My son's stuffed green frog and my church
Something can be dirty, misshapen...and beloved!
Harold N. Miller
One September our family minivan was climbing the Ithaca hill toward Corning and the 3-year old son burst into tears--"I lost Kermit." Kermit is (of course) a stuffed green frog, his inseparable pal, taken that summer to Oregon and back and, most recently, into the Ithaca McDonalds...and not back.
As we retraced our way down the hill, my wife wondered aloud if someone else might have taken Kermit--a busload of junior high girls had followed us into the restaurant. But he was safe, waiting for us.

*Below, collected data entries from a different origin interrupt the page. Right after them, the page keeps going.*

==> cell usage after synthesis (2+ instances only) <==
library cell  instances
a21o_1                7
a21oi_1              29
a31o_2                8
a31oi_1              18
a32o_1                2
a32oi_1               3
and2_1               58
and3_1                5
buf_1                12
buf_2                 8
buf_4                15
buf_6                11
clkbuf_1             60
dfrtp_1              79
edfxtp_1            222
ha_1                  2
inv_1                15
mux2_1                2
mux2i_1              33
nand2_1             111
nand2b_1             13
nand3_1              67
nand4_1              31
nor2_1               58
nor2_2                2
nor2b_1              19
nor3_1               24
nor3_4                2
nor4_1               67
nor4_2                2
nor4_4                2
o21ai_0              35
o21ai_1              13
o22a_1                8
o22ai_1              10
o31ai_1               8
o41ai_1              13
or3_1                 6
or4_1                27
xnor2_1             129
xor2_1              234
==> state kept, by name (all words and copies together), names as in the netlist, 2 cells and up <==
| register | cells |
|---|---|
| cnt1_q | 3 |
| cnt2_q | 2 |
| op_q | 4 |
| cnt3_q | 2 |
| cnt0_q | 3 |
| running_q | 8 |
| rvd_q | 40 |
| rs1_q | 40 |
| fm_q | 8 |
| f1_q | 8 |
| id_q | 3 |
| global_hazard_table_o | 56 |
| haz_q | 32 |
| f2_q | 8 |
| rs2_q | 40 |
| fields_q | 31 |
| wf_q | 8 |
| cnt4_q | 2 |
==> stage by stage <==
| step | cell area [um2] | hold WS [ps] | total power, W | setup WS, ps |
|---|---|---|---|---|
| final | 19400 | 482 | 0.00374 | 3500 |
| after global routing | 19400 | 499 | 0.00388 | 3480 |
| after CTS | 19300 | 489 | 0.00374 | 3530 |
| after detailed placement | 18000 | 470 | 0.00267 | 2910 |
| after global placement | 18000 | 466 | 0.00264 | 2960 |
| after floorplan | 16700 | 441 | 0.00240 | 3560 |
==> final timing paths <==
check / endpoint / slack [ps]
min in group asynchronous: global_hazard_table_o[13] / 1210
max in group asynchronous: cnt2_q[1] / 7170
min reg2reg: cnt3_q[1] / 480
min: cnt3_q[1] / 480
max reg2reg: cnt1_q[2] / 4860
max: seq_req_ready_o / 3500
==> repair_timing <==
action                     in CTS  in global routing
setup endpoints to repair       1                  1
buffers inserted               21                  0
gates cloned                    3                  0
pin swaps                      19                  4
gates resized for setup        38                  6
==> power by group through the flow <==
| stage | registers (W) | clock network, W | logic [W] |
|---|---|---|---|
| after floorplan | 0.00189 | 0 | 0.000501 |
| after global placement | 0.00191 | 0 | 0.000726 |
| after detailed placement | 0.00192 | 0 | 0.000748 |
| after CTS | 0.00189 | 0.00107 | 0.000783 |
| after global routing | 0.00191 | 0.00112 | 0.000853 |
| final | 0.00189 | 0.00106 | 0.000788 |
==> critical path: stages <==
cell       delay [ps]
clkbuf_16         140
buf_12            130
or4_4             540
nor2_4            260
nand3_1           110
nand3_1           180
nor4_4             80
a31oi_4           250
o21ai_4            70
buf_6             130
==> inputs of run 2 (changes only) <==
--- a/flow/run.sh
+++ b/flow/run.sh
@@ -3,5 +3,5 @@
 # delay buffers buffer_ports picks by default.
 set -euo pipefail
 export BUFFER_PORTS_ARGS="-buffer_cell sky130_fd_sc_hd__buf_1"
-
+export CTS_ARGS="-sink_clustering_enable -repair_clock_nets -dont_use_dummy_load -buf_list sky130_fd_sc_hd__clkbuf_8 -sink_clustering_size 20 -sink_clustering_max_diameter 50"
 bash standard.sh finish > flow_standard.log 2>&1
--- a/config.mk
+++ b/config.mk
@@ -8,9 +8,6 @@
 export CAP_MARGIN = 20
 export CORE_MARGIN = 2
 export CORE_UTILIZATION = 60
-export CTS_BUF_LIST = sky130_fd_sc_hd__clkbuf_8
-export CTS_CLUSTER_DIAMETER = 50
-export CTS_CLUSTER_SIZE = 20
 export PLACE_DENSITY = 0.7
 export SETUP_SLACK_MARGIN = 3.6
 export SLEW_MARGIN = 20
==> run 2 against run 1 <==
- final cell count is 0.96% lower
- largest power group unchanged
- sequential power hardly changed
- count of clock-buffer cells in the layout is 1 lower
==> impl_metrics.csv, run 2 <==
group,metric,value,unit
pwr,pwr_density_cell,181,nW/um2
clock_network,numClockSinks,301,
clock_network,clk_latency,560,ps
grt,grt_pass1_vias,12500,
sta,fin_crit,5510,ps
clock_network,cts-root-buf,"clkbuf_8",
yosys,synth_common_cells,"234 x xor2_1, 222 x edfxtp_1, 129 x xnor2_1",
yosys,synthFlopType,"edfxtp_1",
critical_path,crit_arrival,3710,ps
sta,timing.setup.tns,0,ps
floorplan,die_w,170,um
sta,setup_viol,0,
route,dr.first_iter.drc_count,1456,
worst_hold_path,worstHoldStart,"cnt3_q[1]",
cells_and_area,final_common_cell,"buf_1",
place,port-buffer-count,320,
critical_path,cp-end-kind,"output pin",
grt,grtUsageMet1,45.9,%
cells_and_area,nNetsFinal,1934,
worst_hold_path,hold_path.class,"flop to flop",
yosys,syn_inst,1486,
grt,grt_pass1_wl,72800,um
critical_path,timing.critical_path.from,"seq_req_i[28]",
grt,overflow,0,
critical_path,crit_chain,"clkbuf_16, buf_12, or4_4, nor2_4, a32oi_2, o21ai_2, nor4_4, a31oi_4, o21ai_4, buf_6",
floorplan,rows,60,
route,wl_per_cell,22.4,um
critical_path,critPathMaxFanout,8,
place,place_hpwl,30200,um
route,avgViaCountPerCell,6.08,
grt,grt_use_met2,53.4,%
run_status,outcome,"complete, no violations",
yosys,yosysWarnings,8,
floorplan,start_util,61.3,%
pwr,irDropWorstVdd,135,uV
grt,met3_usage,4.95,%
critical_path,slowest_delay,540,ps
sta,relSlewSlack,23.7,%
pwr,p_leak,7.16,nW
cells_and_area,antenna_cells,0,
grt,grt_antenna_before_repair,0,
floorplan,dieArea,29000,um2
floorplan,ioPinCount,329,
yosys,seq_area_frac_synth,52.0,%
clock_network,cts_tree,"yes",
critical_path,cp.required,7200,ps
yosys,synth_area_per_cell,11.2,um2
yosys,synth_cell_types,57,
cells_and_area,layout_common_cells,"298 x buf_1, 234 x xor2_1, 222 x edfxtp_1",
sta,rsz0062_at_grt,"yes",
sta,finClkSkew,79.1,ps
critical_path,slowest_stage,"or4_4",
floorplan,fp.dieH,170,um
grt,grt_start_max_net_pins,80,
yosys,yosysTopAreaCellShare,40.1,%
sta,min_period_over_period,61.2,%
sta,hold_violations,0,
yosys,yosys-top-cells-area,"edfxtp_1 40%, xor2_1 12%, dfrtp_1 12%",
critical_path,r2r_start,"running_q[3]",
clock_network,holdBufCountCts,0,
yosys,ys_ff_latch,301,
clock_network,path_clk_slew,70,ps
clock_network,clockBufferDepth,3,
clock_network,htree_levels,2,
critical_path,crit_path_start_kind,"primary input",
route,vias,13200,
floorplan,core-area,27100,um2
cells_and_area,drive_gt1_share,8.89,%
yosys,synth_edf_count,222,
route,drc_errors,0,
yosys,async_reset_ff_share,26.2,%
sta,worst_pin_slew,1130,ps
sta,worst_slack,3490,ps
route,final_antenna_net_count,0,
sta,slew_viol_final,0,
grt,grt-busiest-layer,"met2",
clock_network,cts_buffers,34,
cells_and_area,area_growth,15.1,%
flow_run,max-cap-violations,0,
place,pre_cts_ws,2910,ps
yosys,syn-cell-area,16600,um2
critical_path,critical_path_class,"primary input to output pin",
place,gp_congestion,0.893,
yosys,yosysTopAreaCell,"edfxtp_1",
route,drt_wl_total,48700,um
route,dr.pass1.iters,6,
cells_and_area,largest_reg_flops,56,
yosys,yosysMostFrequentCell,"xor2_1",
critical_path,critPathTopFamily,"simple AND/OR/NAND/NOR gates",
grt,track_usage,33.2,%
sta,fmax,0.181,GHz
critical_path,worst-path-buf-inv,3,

I watched as my wife deposited Kermit into our son's outstretched arms, and instantly I knew that no one but us would ever take him--he was dirty, ugly, and flat. Only we would want to take him home. Only we knew how many conversations and adventures--both make-believe and real--Kermit had shared with our son, how many naps and nighttimes his softness had given comfort. Only we who "understand" love him.
The church is like Kermit: dear and precious...and dirty and unattractive. We are aware of high-profile church leaders tarred by scandal. Many of us personally have been wounded or disappointed by the church. I have. But because I know the church's dear-ness, I look past its dirtiness.
The church moves my life closer to the life of Jesus of Nazareth, the one most acclaimed as winsome and wise. The church is a group of people gathering around him, seeking to obey his teaching and model themselves by his lifestyle. He is their Lord.
A sort of "reverse mob psychology" happens in the church. When individuals form together in a mob, qualities and tendencies of those individuals are heightened and they do things they would never have done alone. The same process happens when individuals join as a church. Only this time the tendency magnified can be that of living like Jesus.
A sermon by an unknown first-century church leader encouraged those following Jesus to meet together to "spur one another on toward love and good deeds" (Hebrews 10:24).
The dirtiness of the church is because often purely human tendencies are the ones magnified when we meet together. Many times our petty emotions drown out the divine voice. Christ must shudder at things done in his name. Dorothy Sayers (I believe) noted the two humiliations of Christ: the incarnation and the church.
But Christ's mercy extends to us his followers in our failings; we only claim to be forgiven, not perfect. Occasionally we get it right--we do some higher act of love that brings wholeness to our world and was motivated by the Spirit of Christ in our midst. I yearn for those times even more than my son longs for the green softness of his beloved, ugly Kermit.